ネットワークの本を見ると必ず出てくるのが以下のような表です。 これは「OSI 参照モデル (OSI Reference Model)」と呼ばれるものです。
「OSI 基本参照モデル」(OSI Basic Reference Model) 「OSI 階層モデル」(OSI Layer Model) と呼ばれることもあります。 俗に「OSI 7層モデル」と言うこともあります。

第7層: アプリケーション層
第6層: プレゼンテーション層
第5層: セッション層
第4層: トランスポート層
第3層: ネットワーク層
第2層: データリンク層
第1層: 物理層

これは、国際標準化機構 (ISO) が異なるシステム間接続の標準を定めようと、 OSI (Open Systems Interconnection) というネットワーク構造の設計方針を決めたものです。 その中に出てくるのが上記の OSI 参照モデルです。
ここでいう OSI は、オープンソースの Open Source Initiative とは全く無関係ですのでご注意を。
OSI は政府 (特に欧州)・学者・企業がこぞって支持した規格でしたが、 実際にはあまり普及しませんでした。 理由としては、実装を考慮せずに机上で決められた規格であること、 トップダウンの中央集権的な規格であったこと、 政治的なかけひきで規格策定が進まなかったこと、 安価で入手しやすい実装がなかったこと、 などがあるのかもしれません。

一方、TCP/IP は ARPAnet から発展したプロトコルです。 4.2BSD で一般的に利用できるようになり、RFC によるゆるやかな規格と インターネットの普及に伴い爆発的な発展を遂げました。 ARPAnet は OSI 参照モデルから発展したわけではなく、全くの別物と考えてください。

当ページ管理人は OSI なネットワークに触れたことは一度もありません。 しかし古いネットワークや企業間通信ではまだ使用されているだろうと思っています。 今後は TCP/IP に移行が進むと思っていますが、OSI 事情に詳しくないので、 間違っていたら教えてください。
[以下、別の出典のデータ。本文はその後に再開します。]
**config.mk**
```make
export PLATFORM = sky130hd
export DESIGN_NAME = smc_top
export DESIGN_NICKNAME = d
export VERILOG_FILES = /design/src/design/smc_pkg.sv /design/src/design/smc_cfg_if.sv /design/src/design/smc_top.sv /design/src/design/smc_strap_sync.sv
export VERILOG_INCLUDE_DIRS = /design/src /design/src/design
export SDC_FILE = /design/constraint.sdc
export NUM_CORES = 1
export LEC_CHECK = 0
export BUFFER_PORTS_ARGS = -buffer_cell sky130_fd_sc_hd__clkbuf_2
export CAP_MARGIN = 20
export CORE_MARGIN = 3
export CORE_UTILIZATION = 46
export CTS_BUF_LIST = sky130_fd_sc_hd__clkbuf_2 sky130_fd_sc_hd__clkbuf_4 sky130_fd_sc_hd__clkbuf_8
export DETAILED_ROUTE_END_ITERATION = 6
export PLACE_DENSITY = 0.8
export SYNTH_ARGS = -nofsm -noshare
export SYNTH_HDL_FRONTEND = slang
export SYNTH_SLANG_ARGS = --single-unit
```
**constraint.sdc**
```tcl
create_clock -name ref_clk -period 2.1 [get_ports ref_clk]
set_input_delay 0.21 -clock ref_clk [delete_from_list [all_inputs] [get_ports ref_clk]]
set_output_delay 0.21 -clock ref_clk [all_outputs]
set_load 0.05 [all_outputs]
```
TCP/IP プログラミングを勉強する上で、 あえて OSI 参照モデルそのものを勉強する必要はありません。 「この処理は OSI 参照モデルの〜に相当する」ということも考えなくていいです。

ただし、

  • 情報処理試験で出題される
  • TCP/IP と OSI 参照モデルを対比させて説明されている場合がある
  • 基本的な素養として「レイヤ3スイッチ」の言葉の意味くらいはわかるようにしておきたい
という理由により軽く触れておきます。

OSI 参照モデルと TCP/IP

OSI 参照モデルと TCP/IP の対応は以下の通りです。

OSI 参照モデル   TCP/IP
第7層: アプリケーション層 第4層: アプリケーション
第6層: プレゼンテーション層
第5層: セッション層
第4層: トランスポート層 第3層: トランスポート
第3層: ネットワーク層 第2層: インターネット
第2層: データリンク層 第1層: ネットワークインタフェース
第1層: 物理層 第0層: ハードウェア

ただし、どの層を対応付けるかは人によって考えが異なります。 また TCP/IP のレイヤは確たる規約があるわけではないので名称は人によって異なる場合があります。 よって、この対応表はあくまで概念的なものと考えてください。
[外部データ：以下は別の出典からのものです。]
## config.mk

```make
export PLATFORM = sky130hd
export DESIGN_NAME = vmon_top
export DESIGN_NICKNAME = d
export VERILOG_FILES = /design/src/logic/vmon_pkg.sv /design/src/logic/vmon_filter.sv /design/src/logic/vmon_top.sv
export SDC_FILE = /design/constraint.sdc
export NUM_CORES = 1
export LEC_CHECK = 0
export ABC_AREA = 0
export BUFFER_PORTS_ARGS = -buffer_cell sky130_fd_sc_hd__buf_4
export CELL_PAD_IN_SITES_DETAIL_PLACEMENT = 1
export CELL_PAD_IN_SITES_GLOBAL_PLACEMENT = 1
export CORE_ASPECT_RATIO = 1.1
export CORE_MARGIN = 1
export CORE_UTILIZATION = 38
export CTS_CLUSTER_SIZE = 14
export DETAILED_ROUTE_END_ITERATION = 16
export GPL_ROUTABILITY_DRIVEN = 0
export GPL_TIMING_DRIVEN = 0
export PLACE_DENSITY = 0.88
export RECOVER_POWER = 50
export SETUP_SLACK_MARGIN = 0.02
export SLEW_MARGIN = 25
export SYNTH_ARGS = -nofsm -noshare
export SYNTH_HDL_FRONTEND = slang
export SYNTH_HIERARCHICAL = 1
export SYNTH_SLANG_ARGS = --single-unit
```

## constraint.sdc

```tcl
create_clock -name clock_in -period 2.3 [get_ports clock_in]
set_input_delay 0.345 -clock clock_in [delete_from_list [all_inputs] [get_ports clock_in]]
set_output_delay 0.345 -clock clock_in [all_outputs]
set_load 0.01 [all_outputs]
```

## src/logic/vmon_pkg.sv

```systemverilog
// package for the channel-one supply monitor control block
// assumes an axi4-lite master and a 20 mhz system clock
package vmon_pkg;
   // ----------------------------------------------------------
   // register offsets (byte addresses)
   // ----------------------------------------------------------
   localparam logic [7:0] LEVEL_SELECT_REG_OFS = 8'h00;
   localparam logic [7:0] COMPARATOR_CONTROL_REG_OFS = 8'h04;
   localparam logic [7:0] CONTROL_A_OFS = 8'h08;
   localparam logic [7:0] CONTROL_B_OFS = 8'h0c;
   localparam logic [7:0] STATUS_OFS = 8'h10;
   // ----------------------------------------------------------
   // field positions
   // ----------------------------------------------------------
   localparam int LEVEL_LSB = 0;            // level_select_one[3:0]
   localparam int CIRCUIT_EN_BIT = 0;       // detect_circuit_enable_one
   localparam int RIE_BIT = 0;              // irq_reset_enable
   localparam int FILTER_DIS_BIT = 1;       // filter_disable_bit
   localparam int CMPE_BIT = 2;             // compare_output_enable
   localparam int RI_BIT = 3;               // irq_or_reset_select
   localparam int RN_BIT = 4;               // reset_negation_type
   localparam int FSAMP_LSB = 5;            // filter_sample_divisor
   localparam int EDGE_LSB = 0;             // request_edge_select
   localparam int NMI_BIT = 2;              // nmi_or_maskable_select
   localparam int DET_BIT = 0;              // crossing_detected_flag
   localparam int MON_BIT = 1;              // level_monitor_flag
   // ----------------------------------------------------------
   // reset values
   // ----------------------------------------------------------
   localparam logic [3:0] LEVEL_RST = 4'h0;
   localparam logic [6:0] CONTROL_A_RST = 7'h02; // filter off
   localparam logic [2:0] CONTROL_B_RST = 3'h1;  // falling edge
   // ----------------------------------------------------------
   // edge select codes
   // ----------------------------------------------------------
   localparam logic [1:0] EDGE_RISE = 2'h0;
   localparam logic [1:0] EDGE_FALL = 2'h1;
   localparam logic [1:0] EDGE_BOTH = 2'h2;
   // ----------------------------------------------------------
   // axi responses
   // ----------------------------------------------------------
   localparam logic [1:0] RESP_OKAY = 2'h0;
   localparam logic [1:0] RESP_SLVERR = 2'h2;
   // ----------------------------------------------------------
   // carriers
   // ----------------------------------------------------------
   typedef struct packed {
      logic nmi_sel;         // nmi_or_maskable_select, bit 2
      logic [1:0] edge_sel;  // request_edge_select, bits 1:0
   } vmon_ctlb_type;
   typedef struct packed {
      logic [1:0] fsamp;     // filter_sample_divisor
      logic rn;              // reset_negation_type
      logic ri;              // irq_or_reset_select
      logic cmpe;            // compare_output_enable
      logic fdis;            // filter_disable_bit
      logic rie;             // irq_reset_enable
   } vmon_ctla_type;
   typedef enum logic [2:0] {
      VMON_IDLE = 3'b001,
      VMON_WRESP = 3'b010,
      VMON_RRESP = 3'b100
   } vmon_bus_state_type;
endpackage : vmon_pkg

```

## src/logic/vmon_filter.sv

```systemverilog
// digital noise filter for the comparator level
// assumes comp_in is already synchronised and osc_tick_in is a
// one-cycle pulse per low-speed oscillator cycle
`timescale 1ns/1ns
module vmon_filter
(
   input wire logic clock_in,
   input wire logic rst_b_in,
   input wire logic osc_tick_in,     // one low-speed osc cycle
   input wire logic [1:0] fsamp_in,  // divisor select n=2,4,8,16
   input wire logic enable_in,       // filter on
   input wire logic comp_in,         // raw comparator level
   output logic level_out            // accepted level
);
   // ----------------------------------------------------------
   // state
   // ----------------------------------------------------------
   typedef struct packed {
      logic [3:0] div;   // osc cycle count within sample period
      logic s1;          // newest sample
      logic level;       // accepted level
   } vmon_filt_type;
   vmon_filt_type st_ff, nxt_st;

   // divisor minus one from the two-bit select
   function automatic logic [3:0] div_last(input logic [1:0] sel);
      div_last = 4'((5'h02 << sel) - 5'h01);
   endfunction : div_last

   // ----------------------------------------------------------
   // sample every n osc cycles, accept after two equal samples
   // ----------------------------------------------------------
   always_comb
   begin
      nxt_st = st_ff;
      if (!enable_in)
      begin
         // bypass keeps samples primed to avoid a stale glitch
         nxt_st.div = 4'h0;
         nxt_st.s1 = comp_in;
         nxt_st.level = comp_in;
      end
      else if (osc_tick_in)
      begin
         if (st_ff.div >= div_last(fsamp_in))
         begin
            nxt_st.div = 4'h0;
            nxt_st.s1 = comp_in;
            if (st_ff.s1 == comp_in)
               nxt_st.level = comp_in;
         end
         else
            nxt_st.div = st_ff.div + 4'h1;
      end
   end

   // registered state
   always_ff @(posedge clock_in or negedge rst_b_in)
   begin
      if (!rst_b_in)
         st_ff <= '0;
      else
         st_ff <= nxt_st;
   end

   assign level_out = st_ff.level;
endmodule : vmon_filter

```

## src/logic/vmon_top.sv

```systemverilog
// control logic of the channel-one supply monitor
// assumes axi4-lite master, analog comparator output on a pin
// Function
// - sampling clock is oscillator divided by n
// - writing zero to disable bit enables filter
// - select bit zero chooses interrupt
// - honour edge select and nmi select
// - writing zero clears detection flag
// - enable bit lets crossing raise request
// - forward comparison only while output enabled
// - select bit one chooses reset, negation type
// - writing one to disable bit stops filter
// - set flag on crossing, give monitor flag
// - filter accepts level stable two samples
//
// Design decisions made here: the address map and the AXI4-Lite slave port.
`timescale 1ns/1ns
module vmon_top
#(
   parameter int OSC_DIV = 160  // system cycles per osc cycle
)
(
   input wire logic clock_in,
   input wire logic rst_b_in,
   input wire logic comp_in,           // comparator: 1 = above
   input wire logic [7:0] s_axi_awaddr,
   input wire logic s_axi_awvalid,
   output logic s_axi_awready,
   input wire logic [31:0] s_axi_wdata,
   input wire logic [3:0] s_axi_wstrb,
   input wire logic s_axi_wvalid,
   output logic s_axi_wready,
   output logic [1:0] s_axi_bresp,
   output logic s_axi_bvalid,
   input wire logic s_axi_bready,
   input wire logic [7:0] s_axi_araddr,
   input wire logic s_axi_arvalid,
   output logic s_axi_arready,
   output logic [31:0] s_axi_rdata,
   output logic [1:0] s_axi_rresp,
   output logic s_axi_rvalid,
   input wire logic s_axi_rready,
   output logic [3:0] level_select_one_out,
   output logic detect_enable_out,      // analog circuit enable
   output logic nmi_out,                // one-cycle pulse
   output logic maskable_irq_out,       // one-cycle pulse
   output logic monitor_reset_out,      // level
   output logic reset_negation_type_out
);
   // ----------------------------------------------------------
   // state
   // ----------------------------------------------------------
   typedef struct packed {
      vmon_pkg::vmon_bus_state_type bus;
      logic aw_got;
      logic w_got;
      logic [7:0] awaddr;
      logic [31:0] wdata;
      logic [3:0] wstrb;
      logic [1:0] bresp;
      logic [31:0] rdata;
      logic [1:0] rresp;
      logic [3:0] level;
      logic circuit_en;
      vmon_pkg::vmon_ctla_type ctla;
      vmon_pkg::vmon_ctlb_type ctlb;
      logic det;
      logic prev_lvl;
      logic [1:0] sync;
      logic [7:0] osc_cnt;
      logic nmi;
      logic irq;
      logic rst_req;
   } vmon_state_type;
   vmon_state_type st_ff, nxt_st;
   logic filt_lvl;       // filter output
   logic cur_lvl;        // level after filter/bypass choice
   logic osc_tick;       // low-speed oscillator enable pulse
   logic rise, fall, hit;

   // ----------------------------------------------------------
   // helpers
   // ----------------------------------------------------------
   function automatic logic is_addr(input logic [7:0] a,
                                    input logic [7:0] ofs);
      is_addr = (a[7:2] == ofs[7:2]);
   endfunction : is_addr

   assign osc_tick = (st_ff.osc_cnt == 8'(OSC_DIV - 1));

   // ----------------------------------------------------------
   // filter instance
   // ----------------------------------------------------------
   vmon_filter u_filter
   (
      .clock_in(clock_in),
      .rst_b_in(rst_b_in),
      .osc_tick_in(osc_tick),
      .fsamp_in(st_ff.ctla.fsamp),
      .enable_in(!st_ff.ctla.fdis),
      .comp_in(st_ff.sync[1]),
      .level_out(filt_lvl)
   );

   // raw level when filter is off, filtered level otherwise
   assign cur_lvl = st_ff.ctla.fdis ? st_ff.sync[1] : filt_lvl;
   assign rise = cur_lvl && !st_ff.prev_lvl;
   assign fall = !cur_lvl && st_ff.prev_lvl;
   // crossing kind chosen by the edge select code; code 3 matches nothing
   always_comb
   begin
      case (st_ff.ctlb.edge_sel)
         vmon_pkg::EDGE_RISE: hit = rise;
         vmon_pkg::EDGE_FALL: hit = fall;
         vmon_pkg::EDGE_BOTH: hit = rise || fall;
         default: hit = 1'b0;
      endcase
   end

   // ----------------------------------------------------------
   // next state
   // ----------------------------------------------------------
   always_comb
   begin
      logic wr_fire;
      logic det_clr;
      logic qual;
      logic [31:0] wd;
      wr_fire = 1'b0;
      det_clr = 1'b0;
      qual = 1'b0;
      wd = st_ff.wdata;
      nxt_st = st_ff;
      nxt_st.sync = {st_ff.sync[0], comp_in};
      nxt_st.osc_cnt = osc_tick ? 8'h00 : st_ff.osc_cnt + 8'h01;
      nxt_st.nmi = 1'b0;
      nxt_st.irq = 1'b0;
      nxt_st.prev_lvl = cur_lvl;
      // bus handshake
      case (st_ff.bus)
         vmon_pkg::VMON_IDLE:
         begin
            if (s_axi_awvalid && !st_ff.aw_got)
            begin
               nxt_st.aw_got = 1'b1;
               nxt_st.awaddr = s_axi_awaddr;
            end
            if (s_axi_wvalid && !st_ff.w_got)
            begin
               nxt_st.w_got = 1'b1;
               nxt_st.wdata = s_axi_wdata;
               nxt_st.wstrb = s_axi_wstrb;
            end
            if (st_ff.aw_got && st_ff.w_got)
            begin
               wr_fire = 1'b1;
               nxt_st.aw_got = 1'b0;
               nxt_st.w_got = 1'b0;
               nxt_st.bus = vmon_pkg::VMON_WRESP;
            end
            else if (s_axi_arvalid)
            begin
               nxt_st.bus = vmon_pkg::VMON_RRESP;
               nxt_st.rresp = vmon_pkg::RESP_OKAY;
               nxt_st.rdata = 32'h0;
               if (is_addr(s_axi_araddr, vmon_pkg::LEVEL_SELECT_REG_OFS))
                  nxt_st.rdata[3:0] = st_ff.level;
               else if (is_addr(s_axi_araddr,
                                vmon_pkg::COMPARATOR_CONTROL_REG_OFS))
                  nxt_st.rdata[0] = st_ff.circuit_en;
               else if (is_addr(s_axi_araddr, vmon_pkg::CONTROL_A_OFS))
                  nxt_st.rdata[6:0] = st_ff.ctla;
               else if (is_addr(s_axi_araddr, vmon_pkg::CONTROL_B_OFS))
                  nxt_st.rdata[2:0] = st_ff.ctlb;
               else if (is_addr(s_axi_araddr, vmon_pkg::STATUS_OFS))
               begin
                  nxt_st.rdata[vmon_pkg::DET_BIT] = st_ff.det;
                  nxt_st.rdata[vmon_pkg::MON_BIT] = cur_lvl;
               end
               else
                  nxt_st.rresp = vmon_pkg::RESP_SLVERR;
            end
         end
         vmon_pkg::VMON_WRESP:
            if (s_axi_bready)
               nxt_st.bus = vmon_pkg::VMON_IDLE;
         vmon_pkg::VMON_RRESP:
            if (s_axi_rready)
               nxt_st.bus = vmon_pkg::VMON_IDLE;
         default:
            nxt_st.bus = vmon_pkg::VMON_IDLE;
      endcase
      // register writes, only byte lane 0 carries fields
      if (wr_fire)
      begin
         nxt_st.bresp = vmon_pkg::RESP_OKAY;
         if (!st_ff.wstrb[0])
            ;  // no lane, nothing stored
         else if (is_addr(st_ff.awaddr, vmon_pkg::LEVEL_SELECT_REG_OFS))
            nxt_st.level = wd[3:0];
         else if (is_addr(st_ff.awaddr,
                          vmon_pkg::COMPARATOR_CONTROL_REG_OFS))
            nxt_st.circuit_en = wd[vmon_pkg::CIRCUIT_EN_BIT];
         else if (is_addr(st_ff.awaddr, vmon_pkg::CONTROL_A_OFS))
            nxt_st.ctla = wd[6:0];
         else if (is_addr(st_ff.awaddr, vmon_pkg::CONTROL_B_OFS))
            nxt_st.ctlb = wd[2:0];
         else if (is_addr(st_ff.awaddr, vmon_pkg::STATUS_OFS))
            det_clr = !wd[vmon_pkg::DET_BIT];
         else
            nxt_st.bresp = vmon_pkg::RESP_SLVERR;
      end
      // detection: set wins over a clear in the same cycle
      qual = st_ff.circuit_en && st_ff.ctla.cmpe && hit;
      if (qual)
         nxt_st.det = 1'b1;
      else if (det_clr)
         nxt_st.det = 1'b0;
      // request only on a fresh qualifying crossing
      if (qual && st_ff.ctla.rie)
      begin
         if (st_ff.ctla.ri)
            nxt_st.rst_req = 1'b1;
         else if (st_ff.ctlb.nmi_sel)
            nxt_st.nmi = 1'b1;
         else
            nxt_st.irq = 1'b1;
      end
      // reset negates while the level is above or when reset operation is left;
      // negation type 0 waits for recovery, 1 releases at once
      if (st_ff.rst_req && (!st_ff.ctla.ri || !st_ff.ctla.rie ||
          st_ff.ctla.rn || cur_lvl))
         nxt_st.rst_req = 1'b0;
   end

   // registered state
   always_ff @(posedge clock_in or negedge rst_b_in)
   begin
      if (!rst_b_in)
      begin
         st_ff <= '0;
         st_ff.bus <= vmon_pkg::VMON_IDLE;
         st_ff.level <= vmon_pkg::LEVEL_RST;
         st_ff.ctla <= vmon_pkg::CONTROL_A_RST;
         st_ff.ctlb <= vmon_pkg::CONTROL_B_RST;
         st_ff.prev_lvl <= 1'b1;
         st_ff.sync <= 2'b11;  // idle above threshold, no false edge
      end
      else
         st_ff <= nxt_st;
   end

   // ----------------------------------------------------------
   // outputs
   // ----------------------------------------------------------
   assign s_axi_awready = (st_ff.bus == vmon_pkg::VMON_IDLE) &&
                          !st_ff.aw_got;
   assign s_axi_wready = (st_ff.bus == vmon_pkg::VMON_IDLE) &&
                         !st_ff.w_got;
   assign s_axi_arready = (st_ff.bus == vmon_pkg::VMON_IDLE) &&
                          !(st_ff.aw_got && st_ff.w_got);
   assign s_axi_bvalid = (st_ff.bus == vmon_pkg::VMON_WRESP);
   assign s_axi_bresp = st_ff.bresp;
   assign s_axi_rvalid = (st_ff.bus == vmon_pkg::VMON_RRESP);
   assign s_axi_rdata = st_ff.rdata;
   assign s_axi_rresp = st_ff.rresp;
   assign level_select_one_out = st_ff.level;
   assign detect_enable_out = st_ff.circuit_en;
   assign nmi_out = st_ff.nmi;
   assign maskable_irq_out = st_ff.irq;
   assign monitor_reset_out = st_ff.rst_req;
   assign reset_negation_type_out = st_ff.ctla.rn;
endmodule : vmon_top

```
  • TCP/IP の「第0層: ハードウェア」の枠が点線になっているのは、 ハードウェアのレベルは TCP/IP には含まれないと考える人がおり、 当ページ管理人もその意見に賛成しているからです。
  • OSI 参照モデルの「第2層: データリンク層」「第1層: 物理層」が TCP/IP の「第1層: ネットワークインタフェース」に相当するとみなす人もいます。
  • TCP/IP の「第1層: ネットワークインタフェース」は、 「第1層: インタフェース」と表記する人もいます。
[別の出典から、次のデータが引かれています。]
File: src/rtl/rtct_sync2.sv
`timescale 1ns/1ps
module rtct_sync2
    import rtct_pkg::*;
(
    // clock and reset
    input wire logic hclk,
    input wire logic hresetn,
    // level in and out
    input wire logic async_in,
    output logic sync_out
);
    logic stage1;

    always_ff @(posedge hclk or negedge hresetn)
    begin
        if (!hresetn)
        begin
            stage1 <= 1'b0;
            sync_out <= 1'b0;
        end
        else
        begin
            stage1 <= async_in;
            sync_out <= stage1;
        end
    end
endmodule // rtct_sync2

File: src/rtl/rtct_xfer.sv
`timescale 1ns/1ps
module rtct_xfer
    import rtct_pkg::*;
(
    // clock and reset
    input wire logic hclk,
    input wire logic hresetn,
    // request and slow tick
    input wire logic start,
    input wire logic slow_tick,
    // status
    output logic busy,
    output logic apply
);
    logic [1:0] ticks;

    // a new write restarts the wait of two slow ticks
    always_ff @(posedge hclk or negedge hresetn)
    begin
        if (!hresetn)
        begin
            busy <= 1'b0;
            ticks <= 2'd0;
            apply <= 1'b0;
        end
        else
        begin
            apply <= 1'b0;
            if (start)
            begin
                busy <= 1'b1;
                ticks <= 2'd0;
            end
            else if (busy && slow_tick)
            begin
                if (ticks == SYNC_TICKS - 2'd1)
                begin
                    busy <= 1'b0;
                    apply <= 1'b1;
                end
                ticks <= ticks + 2'd1;
            end
        end
    end
endmodule // rtct_xfer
上記の図に、具体的な役割と実装例を追記したのが下図です。

OSI 参照モデル TCP/IP
第7層: アプリケーション層
アプリケーション間でのデータのやり取りを担当
第4層: アプリケーション
例: HTTP・FTP・DNS
第6層: プレゼンテーション層
データ変換 (ASCII・EBCDIC などの相互変換) と圧縮を規定する
第5層: セッション層
ログイン・ログアウトなどのセッションの手順を規定する
第4層: トランスポート層
再送・輻輳処理・ピア間の信頼性のあるエンドツーエンドの通信を担当。
第3層: トランスポート
例: TCP・UDP
第3層: ネットワーク層
ネットワークの経路選択・中継作業を担当。
第2層: インターネット
例: IP・ICMP・ARP・RARP
第2層: データリンク層
1つのネットワークに接続された複数のコンピュータ間でのデータを伝送を担当。
第1層: ネットワークインタフェース
例: Ethernet・PPP
第1層: 物理層
回線の上でデータ送受信を担当。 回線に送信する電気的な変換やピンの形状・ケーブル特性などを規定。
第0層: ハードウェア
例: UTP ケーブル・RC-232C

以下、簡単に思うところをあげておきます。

  • OSI 参照モデルの第5層: セッション層〜 第7層: アプリケーション層は、 TCP/IP ではアプリケーション層に相当する。つまり、TCP/IP においては、 個々のアプリケーションの自由度が高い、と考えられる。
  • 圧縮処理は OSI 参照モデルではセッション層が担当するが、 TCP/IP では主にアプリケーション層の担当である。ただし PPP のようにネットワークインタフェース層で圧縮する例もある。

JIS X 5003

OSI 参照モデルについてより詳しいことを知りたければ、 「JIS X 5003 開放型システム間相互接続の基本参照モデル」を参照してください。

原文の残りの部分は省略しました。